Is it similar to this application of a fluid atomizer:

https://www.electroschematics.com/ultrasonic-mist-maker/

In this case a simple mosfet seemed to be enough.

Post crossed with @sterretje

Yes - that application does look quite similar to what I'm trying to accomplish.

Here's the link to where I bought the piezo element: https://www.amazon.com/gp/product/B0794MW9FQ/ref=ppx_yo_dt_b_asin_title_o03_s00?ie=UTF8&psc=1

The main differences between the two I notice are that the one from your link has a 113kHz resonant frequency rather than a 1.7mHz frequency like the one I'm using. I read somewhere that higher resonant frequencies produce a finer mist, which was the reason I decided to use that one vs the 113kHz.

I also see that it seems as if the included circuit diagram uses a 555 timer to produce the frequency rather than an Arduino uC - is this observation correct?

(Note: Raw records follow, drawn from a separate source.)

Background: an optimization exercise with open tools, aiming at small area and a short achievable clock period. Do not read the settings as production practice.
Only simulation tests tie the RTL to the original design; equivalence was not proved.
Power is estimated from default activity; no workload was simulated.

== v30 ==
==> flow/design.v <==
`timescale 1ns/1ps
`default_nettype none
package rob_cfg_pkg;
    localparam int WAY = 2;
    localparam int ROB_DEPTH    = 16;
    localparam int ROB_ID_WIDTH = 4;
    localparam int ARCH_WIDTH = 5;
    localparam int PRF_WIDTH  = 6;
    localparam int CDB_CHANNELS = 3;
    localparam int FULL_THRESHOLD = 2 * WAY;
    typedef logic [ROB_ID_WIDTH-1:0] rob_id_t;
    typedef logic [ROB_ID_WIDTH:0]   rob_ptr_t;
endpackage
`default_nettype wire
`timescale 1ns/1ps
`default_nettype none
module rob_top (
    input  logic         clk,
    input  logic         rst_n,
    input  logic         alloc_en,
    input  logic [27:0]  alloc_lanes,
    output logic [7:0]   tail_ids,
    input  logic [116:0] cdb,
    output logic [23:0]  commit_lanes,
    output logic         flush,
    output logic [31:0]  redirect_pc,
    output logic         full,
    output logic [1:0]   status
);
    localparam int N    = rob_cfg_pkg::ROB_DEPTH;
    localparam int NP   = N / 2;
    localparam int NCDB = rob_cfg_pkg::CDB_CHANNELS;
    function automatic logic [3:0] inc4(input logic [3:0] x);
        inc4 = {x[3] ^ (x[2] & x[1] & x[0]), x[2] ^ (x[1] & x[0]), x[1] ^ x[0], !x[0]};
    endfunction
    function automatic logic [3:0] dec4(input logic [3:0] x);
        dec4 = {x[3] ^ !(x[2] | x[1] | x[0]), x[2] ^ !(x[1] | x[0]), x[1] ^ !x[0], !x[0]};
    endfunction
    function automatic logic [2:0] inc3(input logic [2:0] x);
        inc3 = {x[2] ^ (x[1] & x[0]), x[1] ^ x[0], !x[0]};
    endfunction
    function automatic logic lt4(input logic [3:0] a, input logic [3:0] b);
        logic [3:0] e;
        e = ~(a ^ b);
        lt4 = (!a[3] && b[3])
            || (e[3] && !a[2] && b[2])
            || (e[3] && e[2] && !a[1] && b[1])
            || (e[3] && e[2] && e[1] && !a[0] && b[0]);
    endfunction
    logic [N-1:0]  st_a, st_b;
    logic [10:0]   e_d [N];     
    logic [3:0]  head;
    logic [2:0]  tail3;         
    logic [3:0]  occ;           
    logic        full_r, empty_r;
    logic        c0_r, c1_r, flush_r;
    logic [10:0] l0_r, l1_r;
    logic        mp_v;          
    logic [3:0]  mp_id;         
    logic [31:0] mp_pc;
    assign tail_ids     = {tail3, 1'b1, tail3, 1'b0};
    assign full         = full_r;
    assign status       = {full_r, empty_r};
    assign flush        = flush_r;
    assign redirect_pc  = mp_pc;
    assign commit_lanes = {c1_r, l1_r, c0_r, l0_r};
    logic [NCDB-1:0]       cv, ctk;
    logic [NCDB-1:0][3:0]  cid;
    logic [NCDB-1:0][31:0] cpc;
    logic [1:0]            la, lb, ldai;
    logic [1:0][10:0]      ld;
    always_comb begin
        for (int c = 0; c < NCDB; c++) begin
            cv[c]  = cdb[c*39 + 38];
            cid[c] = cdb[c*39 + 34 +: 4];
            ctk[c] = cdb[c*39 + 32];
            cpc[c] = cdb[c*39 +: 32];
        end
        for (int l = 0; l < 2; l++) begin
            ld[l]   = alloc_lanes[l*14 + 3 +: 11];
            ldai[l] = alloc_lanes[l*14 + 2];
            la[l] = !alloc_lanes[l*14 + 2] && (!alloc_lanes[l*14 + 1] ||  alloc_lanes[l*14 + 0]);
            lb[l] = !alloc_lanes[l*14 + 2] && (!alloc_lanes[l*14 + 1] || !alloc_lanes[l*14 + 0]);
        end
    end
    logic       clr, acc;
    logic [3:0] hn, hn1, k, k_in;
    logic       k0, k1, kge2, kge11, kge13;
    assign clr  = !rst_n || flush_r;
    assign acc  = alloc_en && !full_r;
    assign hn   = c1_r ? inc4(inc4(head)) : c0_r ? inc4(head) : head;
    assign hn1  = inc4(hn);
    assign k    = c1_r ? dec4(dec4(occ)) : c0_r ? dec4(occ) : occ;
    assign k0    = (k == 4'd0);
    assign k1    = (k == 4'd1);
    assign kge2  = k[3] || k[2] || k[1];
    assign kge11 = k[3] && (k[2] || (k[1] && k[0]));
    assign kge13 = k[3] && k[2] && (k[1] || k[0]);
    assign k_in  = {k[3] ^ (k[2] & k[1]), k[2] ^ k[1], !k[1], k[0]};    
    always_ff @(posedge clk) begin
        if (clr) begin
            head    <= '0;
            tail3   <= '0;
            occ     <= '0;
            full_r  <= 1'b0;
            empty_r <= 1'b1;
        end else begin
            head    <= hn;
            tail3   <= acc ? inc3(tail3) : tail3;
            occ     <= acc ? k_in : k;
            full_r  <= acc ? kge11 : kge13;
            empty_r <= !acc && k0;
        end
    end
    logic [NCDB-1:0][N-1:0] cdec;
    logic [N-1:0]           hit;
    always_comb begin
        for (int c = 0; c < NCDB; c++)
            for (int i = 0; i < N; i++)
                cdec[c][i] = cv[c] && (cid[c] == 4'(i));
        hit = cdec[0] | cdec[1] | cdec[2];
    end
    always_ff @(posedge clk) begin
        for (int i = 0; i < N; i++) begin
            if (tail3 == 3'(i / 2)) e_d[i] <= ld[i%2];
            if (hit[i]) begin
                st_a[i] <= 1'b0;
                st_b[i] <= 1'b0;
            end else if (tail3 == 3'(i / 2)) begin
                st_a[i] <= la[i%2];
                st_b[i] <= lb[i%2];
            end
        end
    end
    logic [2:0]  pe, po;
    logic [10:0] dev, dod, ds0, ds1;
    logic        aev, bev, aod, bod, sa0, sb0, sa1, sb1;
    logic        hit0, hit1, cmis0, cmis1;
    logic        rdy0, rdy1, live0, live1, mis0, mis1, c0_n, c1_n;
    assign po  = hn[3:1];
    assign pe  = hn1[3:1];
    always_comb begin
        dev = '0; dod = '0; aev = 1'b0; bev = 1'b0; aod = 1'b0; bod = 1'b0;
        for (int p = 0; p < NP; p++) begin
            dev = dev | (e_d[2*p]   & {11{pe == 3'(p)}});
            dod = dod | (e_d[2*p+1] & {11{po == 3'(p)}});
            aev = aev | (st_a[2*p]   && pe == 3'(p));
            bev = bev | (st_b[2*p]   && pe == 3'(p));
            aod = aod | (st_a[2*p+1] && po == 3'(p));
            bod = bod | (st_b[2*p+1] && po == 3'(p));
        end
    end
    assign ds0 = hn[0] ? dod : dev;
    assign ds1 = hn[0] ? dev : dod;
    assign sa0 = hn[0] ? aod : aev;
    assign sb0 = hn[0] ? bod : bev;
    assign sa1 = hn[0] ? aev : aod;
    assign sb1 = hn[0] ? bev : bod;
    always_comb begin
        hit0 = 1'b0; hit1 = 1'b0; cmis0 = 1'b0; cmis1 = 1'b0;
        for (int c = 0; c < NCDB; c++) begin
            if (cv[c] && (cid[c] == hn)) begin
                hit0  = 1'b1;
                cmis0 = cmis0 || (ctk[c] ? (!sa0 && sb0) : (sa0 && !sb0));
            end
            if (cv[c] && (cid[c] == hn1)) begin
                hit1  = 1'b1;
                cmis1 = cmis1 || (ctk[c] ? (!sa1 && sb1) : (sa1 && !sb1));
            end
        end
    end
    assign live0 = !k0 || acc;
    assign live1 = kge2 || acc;
    assign rdy0  = !k0 ? ((!sa0 && !sb0) || hit0) : ldai[0];
    assign rdy1  = kge2 ? ((!sa1 && !sb1) || hit1) : k1 ? ldai[0] : ldai[1];
    assign mis0  = !k0 && ((mp_v && (mp_id == hn))  || cmis0);
    assign mis1  = kge2 && ((mp_v && (mp_id == hn1)) || cmis1);
    assign c0_n  = !clr && live0 && rdy0;
    assign c1_n  = c0_n && !mis0 && live1 && rdy1;
    always_ff @(posedge clk) begin
        c0_r    <= c0_n;
        c1_r    <= c1_n;
        flush_r <= c0_n && (mis0 || (live1 && rdy1 && mis1));
        l0_r    <= !k0 ? ds0 : ld[0];
        l1_r    <= kge2 ? ds1 : k1 ? ld[0] : ld[1];
    end
    logic [NCDB-1:0] cmis, cwrap, cbeat, csel;
    logic            hwrap;
    assign hwrap = lt4(mp_id, head);
    always_comb begin
        for (int c = 0; c < NCDB; c++) begin
            cmis[c]  = |(cdec[c] & (ctk[c] ? ~st_a : ~st_b));
            cwrap[c] = lt4(cid[c], head);
            cbeat[c] = !mp_v || (lt4(cid[c], mp_id) ^ cwrap[c] ^ hwrap);
        end
        for (int c = 0; c < NCDB; c++) begin
            csel[c] = cmis[c] && cbeat[c];
            for (int d = 0; d < NCDB; d++)
                if (d != c)
                    csel[c] = csel[c] && (!cmis[d] || (lt4(cid[c], cid[d]) ^ cwrap[c] ^ cwrap[d]));
        end
    end
    always_ff @(posedge clk) begin
        if (clr) mp_v <= 1'b0;
        else     mp_v <= mp_v || (|cmis);
        if (|csel) begin
            mp_pc <= ({32{csel[0]}} & cpc[0]) | ({32{csel[1]}} & cpc[1]) | ({32{csel[2]}} & cpc[2]);
            mp_id <= ({4{csel[0]}} & cid[0]) | ({4{csel[1]}} & cid[1]) | ({4{csel[2]}} & cid[2]);
        end
    end
endmodule
`default_nettype wire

I'm having a bit of trouble understanding how that circuit produces an AC waveform, but based on the output waveform I understand why it works successfully - they achieved a very clean AC waveform with ~60Vpp at the desired resonant point. I basically need to do exactly the same, just at a much higher frequency.

If the 555 timer is responsible for producing the correct frequency, do you think a 555 would be capable of producing the higher frequency I need at 1.7mHz?

OP's waveform images.

How is your scope tip grounded? Are you using a ground spring? If not, try shorten the probe ground lead.